How Cities Maximize Opportunity Zones

Bruce Katz · October 23, 2018

Newsletter

Yesterday Accelerator for America and the Nowak Metro Finance Lab at Drexel University released a policy brief entitled “From Transactions to Transformation: How Cities Can Maximize Opportunity Zones.” The paper, co-authored by Evan Weiss and myself, can be found here.

To recount, the Tax Cuts and Jobs Act of 2017 provides a new incentive — centered around the deferral of capital gains taxes — to spur private investments in low-income areas designated as Opportunity Zones. As of April 2018, Governors in all 50 states, the District of Columbia and Puerto Rico had designated more than 8,700 Opportunity Zones across the nation. Given the significant interest among investors, it is possible that this new tax incentive could attract tens of billions of dollars in private capital, making this one of the largest economic development initiatives in U.S. history.

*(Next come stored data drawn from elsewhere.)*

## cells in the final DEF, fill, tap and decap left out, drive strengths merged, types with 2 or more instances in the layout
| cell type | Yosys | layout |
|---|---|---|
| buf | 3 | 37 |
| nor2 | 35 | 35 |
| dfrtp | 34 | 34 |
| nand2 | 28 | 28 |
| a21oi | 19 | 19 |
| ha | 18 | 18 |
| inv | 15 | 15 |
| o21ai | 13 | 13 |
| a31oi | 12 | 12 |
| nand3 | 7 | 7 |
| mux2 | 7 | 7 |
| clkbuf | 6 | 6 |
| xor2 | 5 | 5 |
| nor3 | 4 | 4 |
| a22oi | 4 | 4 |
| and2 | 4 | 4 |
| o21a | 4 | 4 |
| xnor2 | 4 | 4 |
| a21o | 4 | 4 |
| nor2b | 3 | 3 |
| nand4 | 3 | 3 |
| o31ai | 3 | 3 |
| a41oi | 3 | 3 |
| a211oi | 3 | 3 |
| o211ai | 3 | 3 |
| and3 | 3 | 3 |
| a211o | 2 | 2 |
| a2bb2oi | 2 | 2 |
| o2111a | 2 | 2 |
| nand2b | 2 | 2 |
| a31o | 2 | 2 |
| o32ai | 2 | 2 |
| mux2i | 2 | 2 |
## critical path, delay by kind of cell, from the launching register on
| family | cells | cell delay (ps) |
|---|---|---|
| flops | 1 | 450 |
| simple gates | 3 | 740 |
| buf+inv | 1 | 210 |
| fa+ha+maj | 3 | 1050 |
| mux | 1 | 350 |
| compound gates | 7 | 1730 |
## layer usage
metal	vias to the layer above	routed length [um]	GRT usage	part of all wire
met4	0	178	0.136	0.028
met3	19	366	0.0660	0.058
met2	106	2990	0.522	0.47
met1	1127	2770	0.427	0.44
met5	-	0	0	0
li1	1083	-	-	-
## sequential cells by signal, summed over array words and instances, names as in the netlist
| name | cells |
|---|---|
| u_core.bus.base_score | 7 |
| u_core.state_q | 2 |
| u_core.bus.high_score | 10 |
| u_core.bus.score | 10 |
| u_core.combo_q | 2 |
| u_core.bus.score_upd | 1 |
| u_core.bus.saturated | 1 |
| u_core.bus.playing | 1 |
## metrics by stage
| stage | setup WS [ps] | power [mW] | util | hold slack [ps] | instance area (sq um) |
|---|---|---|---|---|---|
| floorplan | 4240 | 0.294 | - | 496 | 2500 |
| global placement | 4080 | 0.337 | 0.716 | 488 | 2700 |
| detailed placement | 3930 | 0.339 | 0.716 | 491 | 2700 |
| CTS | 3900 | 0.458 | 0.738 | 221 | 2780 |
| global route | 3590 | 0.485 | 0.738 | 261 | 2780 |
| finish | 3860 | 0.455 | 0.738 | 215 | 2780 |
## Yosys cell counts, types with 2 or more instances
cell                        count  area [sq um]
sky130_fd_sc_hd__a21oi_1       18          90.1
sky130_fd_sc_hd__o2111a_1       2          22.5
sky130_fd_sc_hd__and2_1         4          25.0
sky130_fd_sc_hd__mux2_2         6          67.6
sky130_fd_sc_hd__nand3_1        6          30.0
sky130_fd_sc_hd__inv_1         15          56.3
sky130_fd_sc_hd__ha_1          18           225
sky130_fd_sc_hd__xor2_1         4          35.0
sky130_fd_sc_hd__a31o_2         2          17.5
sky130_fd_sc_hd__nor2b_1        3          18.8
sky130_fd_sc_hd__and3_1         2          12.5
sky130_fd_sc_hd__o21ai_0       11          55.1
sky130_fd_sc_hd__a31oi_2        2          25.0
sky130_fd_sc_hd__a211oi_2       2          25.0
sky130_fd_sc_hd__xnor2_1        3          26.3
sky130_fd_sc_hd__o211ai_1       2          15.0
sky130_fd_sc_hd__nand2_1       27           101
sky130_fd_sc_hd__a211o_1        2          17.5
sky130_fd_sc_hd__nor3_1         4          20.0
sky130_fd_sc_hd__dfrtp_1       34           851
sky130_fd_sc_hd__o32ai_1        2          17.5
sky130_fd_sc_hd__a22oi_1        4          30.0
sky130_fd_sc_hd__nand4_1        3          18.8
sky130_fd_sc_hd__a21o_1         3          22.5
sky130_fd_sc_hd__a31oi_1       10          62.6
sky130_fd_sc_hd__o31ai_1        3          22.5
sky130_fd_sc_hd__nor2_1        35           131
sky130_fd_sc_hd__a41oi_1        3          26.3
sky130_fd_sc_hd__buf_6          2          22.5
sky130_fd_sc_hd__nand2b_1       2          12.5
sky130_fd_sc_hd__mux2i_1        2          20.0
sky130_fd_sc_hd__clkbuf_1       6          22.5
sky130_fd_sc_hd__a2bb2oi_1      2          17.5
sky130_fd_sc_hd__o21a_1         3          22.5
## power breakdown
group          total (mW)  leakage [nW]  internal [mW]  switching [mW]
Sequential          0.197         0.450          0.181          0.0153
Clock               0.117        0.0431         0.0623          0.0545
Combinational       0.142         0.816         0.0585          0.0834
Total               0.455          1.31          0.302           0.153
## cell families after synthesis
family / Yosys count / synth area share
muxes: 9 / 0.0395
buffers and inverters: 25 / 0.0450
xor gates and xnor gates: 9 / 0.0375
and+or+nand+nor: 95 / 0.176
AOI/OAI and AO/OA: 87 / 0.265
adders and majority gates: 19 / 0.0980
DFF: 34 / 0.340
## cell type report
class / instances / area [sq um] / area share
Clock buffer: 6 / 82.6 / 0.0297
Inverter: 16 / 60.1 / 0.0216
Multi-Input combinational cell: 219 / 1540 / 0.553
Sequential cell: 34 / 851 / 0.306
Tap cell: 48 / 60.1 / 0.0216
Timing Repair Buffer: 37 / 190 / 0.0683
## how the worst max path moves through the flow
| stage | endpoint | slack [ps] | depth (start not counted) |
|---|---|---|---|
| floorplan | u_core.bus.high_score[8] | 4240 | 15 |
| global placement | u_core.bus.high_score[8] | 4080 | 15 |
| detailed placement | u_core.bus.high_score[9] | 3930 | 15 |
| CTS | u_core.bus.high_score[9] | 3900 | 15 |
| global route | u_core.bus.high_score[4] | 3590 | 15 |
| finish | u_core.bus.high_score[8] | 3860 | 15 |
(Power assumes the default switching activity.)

It is our firm contention that the broad objective of this incentive — expanding economic opportunities for places and people left behind — cannot be achieved by the market and outside investors alone. Cities in the broadest sense – local governments, anchor institutions, civic leaders — will need to act decisively if Opportunity Zones are to engender inclusive, sustainable growth that is truly transformative for each city’s economy, rather than just a large volume of disconnected, individual transactions.

Our policy brief lays out ten steps that cities can take to amplify local advantages, knowledge and experience:

Step One: Design and market an Investment Prospectus to showcase the distinctive assets of — and investable projects — in a city’s Opportunity Zones;

Step Two: Maximize the commercial impact of anchor institutions, particularly public institutions of higher learning;

Step Three: Maximize the commercial impact of public assets;

Step Four: Accelerate employment density, business demand and smart place-making;

Step Five: Ensure that Zone related infrastructure is high quality and meets performance and sustainability standards;

Step Six: Align city investments and decisions with the distinctive competitive assets of each Opportunity Zones;

Step Seven: Help local entrepreneurs and developers (particularly female- and minority-owned businesses) gain access to capital, technical assistance, mentoring, legal services and other resources;

Step Eight: Help local residents obtain the skills or competencies necessary to meet existing or future labor demand;

Step Nine: Support the production and preservation of affordable/workforce housing; and

Step Ten: Repurpose existing institutions and build new institutions to carry out core missions.

Here are a few framing thoughts as you read the policy brief:

The federal law does not provide any guidance on the role of cities or localities. Yet city governments and other local entities have a complex set of powers, resources, assets and relationships which, if smartly deployed, could help leverage the Opportunity Zone incentive to shape markets and maximize economic and social outcomes. Cities, unlike the federal government and state governments, are networks of institutions and individuals that can “think like a system and act like an entrepreneur.” In this way, cities are primed to aggregate public, private and civic capital for aligned investments in economic development, schools and skills, infrastructure and affordable housing, the critical ingredients for long-term inclusive growth. Federal tax advantaged capital, in other words, is not the only capital in play; the leveraging effect could be unprecedented.

Cities are also learning networks. While the federal government provided specific guidance last week, the evolution of the Opportunity Zones tax incentive will also take place via market norms and policy and practice innovations that are invented in one city and then replicated or adapted in rapid fashion across multiple communities. Already, many city-focused organizations and intermediaries like Enterprise Community Partners, LISC, and the Economic Innovation Group are identifying and codifying innovations that are emerging in vanguard cities, speeding the pace of scaling. At the same time, city-focused philanthropies like the Rockefeller and Kresge Foundations are seeking to catalyze innovative financial responses. Opportunity Zones are one of the first federal tax incentives to evolve Wikipedia-like from the bottom-up rather than the top-down. This is New Localism in action and might be a harbinger of future federal incentives to come.

Finally, while city actions will be developed by individual communities and have strong local impact, the designation of common areas across cities (e.g., central business districts, hospital districts, university districts, industrial areas, residential communities, etc.) enables the creation of geographic typologies. These typologies, as I have written before, might catalyze the creation of multi-city Opportunity Funds with the flexibility to finance multiple activities (e.g., housing, small business, mixed-use development) in similar Opportunity Zones, thereby reinforcing the synergistic effect of related investments. This would be a major departure from the status quo where large commercial banks and governmental agencies have focused on separate products rather than holistic places.

In the end, the promise of Opportunity Zones is not just to match private capital to investable projects but to inspire cities to reexamine and rediscover the fundamentals of economic development for all by channeling the resources of their own communities. That is a tall order but one which we are confident cities — the vanguard of problem solving in our country — can meet.